If it is determined that the used bits is larger than the predetermined maximum target bits, updating the predetermined common scale factor value and proceeding to the comparing the initial scale factor value and the predetermined common scale factor value.

6. The audio data encoding method of claim 5, wherein the used bits is initially calculated after the final scale factor value is initially determined.

7. An audio data encoding apparatus comprising:

a first scale factor determiner determining an initial scale factor value for each frequency band of the audio data according to a quantization error and a maximum permissible distortion level for each frequency band;

a second scale factor determiner comparing the initial scale factor value for each frequency band and a predetermined common scale factor value and determining a final scale factor value for each frequency band based on a comparison result;

a quantizer quantizing the audio data using the final scale factor value for each frequency band; and

a lossless encoding unit encoding the quantized audio data.

8. The audio data encoding apparatus of claim 7, wherein the first scale factor determiner determines a maximum scale factor value from among scale factor values for each frequency bands of the audio data satisfying a requirement that the quantization error does not exceed the maximum permissible distortion level as the initial scale factor.
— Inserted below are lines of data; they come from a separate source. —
This is an optimization exercise on Yosys and OpenROAD, whose aim is small area, a short achievable clock period and few clock cycles per item, not a production implementation.
Function was checked by simulation only, so behaviour that the tests miss may differ from the original.

## aes256_enc
module aes256_enc (
    input  wire         clk,
    input  wire         rst,         
    input  wire         in_valid,
    output wire         in_ready,
    input  wire [255:0] in_key,
    input  wire [127:0] in_data,
    output wire         out_valid,
    input  wire         out_ready,
    output wire [127:0] out_data
);
Size in the first run: roughly 7500 cells after synthesis, about 74000 um^2 of cells after synthesis.
clock: 7.0 ns
lec_check: 0
cap_margin: 20
cell_pad_in_sites_detail_placement: 0
cell_pad_in_sites_global_placement: 1
core_margin: 2
core_utilization: 55
cts_cluster_diameter: 80
cts_cluster_size: 25
place_density: 0.7
setup_slack_margin: 4.5
slew_margin: 20
standard.sh (not shown) runs the stock make flow with config.mk's settings and CLKGATE_MAP_FILE= SYNTH_SCRIPT=/design/flow/synth_recipe.tcl, a recipe that flattens the netlist after the stock synthesis.
==> flow/flow/run.sh <==
#!/bin/bash
# The standard layout, with the port buffers that the placement step inserts
# on every input and output made sky130_fd_sc_hd__buf_2 (the default picks a
# delay cell). Everything else is the standard flow's own flow (standard.sh).
set -euo pipefail
export BUFFER_PORTS_ARGS="-buffer_cell sky130_fd_sc_hd__buf_2"
bash standard.sh > standard.log 2>&1
Testbench counts at the start, summed over its fixed seeds: cycles 28,912, blocks 2,048.
Then changed:
Settings changed: SETUP_SLACK_MARGIN 4.5 to 4.3.
The new run completed without violations. Cell area shrinks by about 3.5%. Flip-flop and latch count does not change. Clock skew shrinks by 0.0044 ns. Synthesized cell count does not change. Cell count shrinks by 1.5%. Clock-buffer cell count grows by 4.
Then changed:
Settings changed: CTS_CLUSTER_DIAMETER 80 to 100, CTS_CLUSTER_SIZE 25 to 30, SETUP_SLACK_MARGIN 4.3 to 4.5.
After rerunning:
- The changed run completed without violations
- global-route usage increases by 0.40 points
- wire length came out higher by 2.3%
- sequential cell count does not change
- setup slack gets better by 0.23 ns
- register-to-register slack improves by 0.19 ns
Then changed:
Settings changed: CTS_CLUSTER_DIAMETER 100 to default, CTS_CLUSTER_SIZE 30 to default.
What happened: The new run ran to the end with no violations; count of clock-buffer cells in the layout came out higher by 133; routed wire length came out higher by 1.4%; final area came out higher by 4.1%; core utilization came out higher by 2.6 points; die area is unchanged; sequential share of layout area came out lower by 1.4 points; maximum frequency came out lower by 1.4%; critical path depth does not change; register-to-register slack gets worse by 0.02 ns.
Then changed:
==> flow/run.sh (new file) <==
#!/bin/bash
# synth_recipe.tcl (not shown) runs the flow's synth.tcl, then flattens the netlist and writes it again
# the make line also repeats each setting of config.mk as NAME=value (left out here)
make -C /OpenROAD-flow-scripts/flow DESIGN_CONFIG=/design/flow/config.mk WORK_HOME=/design/flow/orfs CLKGATE_MAP_FILE= SYNTH_SCRIPT=/design/flow/synth_recipe.tcl finish
removed: flow/flow/run.sh
removed: flow/standard.sh
Global-route usage goes down by 0.18 points. Via count goes down by 0.51%. Design area goes up by 2.1%. Worst setup slack got worse by 0.11 ns. Clock skew goes down by 0.0054 ns. Non-clock buffer count goes down by 24. Wire length goes down by 0.87%. Cell count is about the same.

========
Setup of main:
Another version of the RTL of aes256_enc (not shown whole).
Size: about 1500 flip-flops, roughly 73000 sq um of cells after synthesis.
clock: 7.0 ns
lec_check: 0
cap_margin: 20
cell_pad_in_sites_detail_placement: 0
cell_pad_in_sites_global_placement: 1
core_margin: 2
core_utilization: 55
cts_cluster_diameter: 80
cts_cluster_size: 25
place_density: 0.7
setup_slack_margin: 4.7
slew_margin: 20
synth_hierarchical: 1
synth_minimum_keep_size: 100
==> flow/flow/run.sh <==
#!/bin/bash
# The standard layout, with the port buffers that the placement step inserts
# on every input and output made sky130_fd_sc_hd__buf_2 (the default picks a
# delay cell). Everything else is the standard flow's own flow (standard.sh).
set -euo pipefail
export BUFFER_PORTS_ARGS="-buffer_cell sky130_fd_sc_hd__buf_2"
bash standard.sh > standard.log 2>&1
Testbench counts of main, summed over its fixed seeds: cycles 28,912, blocks 2,048.
Here is what was changed in the inputs of the feature branch compared with main.
-- flow/config.mk --
<<< main, line 12
export CORE_UTILIZATION = 55
>>> the feature branch, line 12
export CORE_UTILIZATION = 62
<<< main, line 15
export PLACE_DENSITY = 0.7
export SETUP_SLACK_MARGIN = 4.7
>>> the feature branch, line 15
export PLACE_DENSITY = 0.75
export SETUP_SLACK_MARGIN = 4.5
--- outcome ---
Having completed the whole flow, the feature branch delivered a layout that passed the timing, DRC and antenna checks.
Diff main -> the feature branch: relative area of clock buffers and inverters in the final design held.
met2 routed wirelength came out lower on the feature branch than on main.
main → the feature branch: instance area after placement dropped about 0.8%; final clock period utilization by the worst path climbed 0.94 points; count of buffers from port buffering barely changed; global-route wire length before repair dropped about 6.4%; non-clock buffer count dropped 303.
From main to the feature branch the numbers moved as follows: area overhead of the layout relative to synthesis now sits lower; effective utilization at floorplan shows an increase of 7.2 points; via count now sits lower.

========
## the baseline
Another version of the RTL of aes256_enc (not shown whole).
For scale: roughly 7700 cells after synthesis, roughly 1500 flip-flops, roughly 520 I/O pins, about 74000 um2 of cells after synthesis.
export LEC_CHECK = 0
export CAP_MARGIN = 20
export CELL_PAD_IN_SITES_DETAIL_PLACEMENT = 0
export CELL_PAD_IN_SITES_GLOBAL_PLACEMENT = 1
export CORE_MARGIN = 2
export CORE_UTILIZATION = 55
export CTS_CLUSTER_DIAMETER = 80
export CTS_CLUSTER_SIZE = 25
export PLACE_DENSITY = 0.7
export SETUP_SLACK_MARGIN = 4.35
export SLEW_MARGIN = 20
export SYNTH_HIERARCHICAL = 1
export SYNTH_MINIMUM_KEEP_SIZE = 100
create_clock -name core_clock -period 7.0 [get_ports {clk}]
Scripts as last shown in full above: flow/flow/run.sh
Testbench counts of the baseline, summed over its fixed seeds: cycles 28,912, blocks 2,048.
--- input diff the baseline..the candidate ---
- SETUP_SLACK_MARGIN changed from 4.35 to 4.5
### Flow results
Design area grows by a few percent when moving from the baseline to the candidate.
Summary — proportion of final cell area spent on non-clock buffers, the candidate relative to the baseline: higher, by 1.5 points.
Against the baseline, the candidate comes in 451 lower on count of filler cells inserted in the layout.
In the candidate the growth of design area from synthesis to finish turned out 4.2 points higher than in the baseline.
Relative to the baseline, the met2 demand-to-capacity share in global routing of the candidate is lower by 0.17 points.

-- afterwards: timing with drivers on the ports --
The flow's constraints put no driver on any port. The routed layouts listed below were extracted and timed again, unchanged, in two steps.
Step 1 assumes that a clkbuf_16 drives the clock port and a buf_2 every other input.
Step 2 adds t to the input delays and takes it off the output delays; t is the mean of the earliest and latest rising clock arrival at the registers after step 1. Input paths then give back, and output paths get back, about the clock's delay inside the block.
a / b / c = no drivers / after step 1 / after step 2; a / b = the first two.
run | shift t [ns] | setup WS [ns] | worst setup path at the end | pins driven straight from the clock port
the first run of note 1 | 0.806 | 4.266 / 4.180 / 4.473 | register to register | 1
the second run of note 1 | 0.792 | 4.013 / 3.927 / 4.292 | register to register | 1
the third run of note 1 | 0.805 | 4.243 / 4.157 / 4.482 | register to register | 1
the fourth run of note 1 | 0.871 | 4.204 / 4.116 / 4.458 | register to register | 1
the fifth run of note 1 | 0.888 | 4.098 / 4.013 / 4.305 | input to register | 1
main | 0.784 | 4.398 / 4.313 / 4.461 | input to register | 1
the feature branch | 0.772 | 4.333 / 4.329 / 4.333 | register to register | 1
the baseline | 0.794 | 4.297 / 4.287 / 4.297 | register to register | 1
the candidate | 0.784 | 4.385 / 4.304 / 4.443 | register to register | 1
After both steps setup and hold are still met in every run listed.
9. The audio data encoding apparatus of claim 7, wherein the first scale factor determiner adjusts a default scale factor value for each frequency band considering the quantization error according to the default scale factor and the maximum permissible distortion level, and determines the adjusted default scale factor value as the initial scale factor value.

10. The audio data encoding apparatus of claim 7, wherein the second scale factor determiner determines a value that is not larger between the initial scale factor value and the predetermined common scale factor value as the final scale factor value.

11. The audio data encoding apparatus of claim 7, further comprising:

a used bits calculator calculating a used bits of the audio data, which is the number of bits necessary to encode the audio data;

a bits comparator determining whether the used bits is larger than a predetermined maximum target bits; and

a scale factor updater selectively updating the predetermined common scale factor value and selectively generating a control signal, based on a result determined by the bits comparator,

wherein the second scale factor determiner operates in response to the control signal.

12. The audio data encoding apparatus of claim 11, wherein the used bits is initially calculated after the final scale factor value is initially determined.

13. A computer readable recording medium storing a program for executing a method of any one of claims 1 through 6.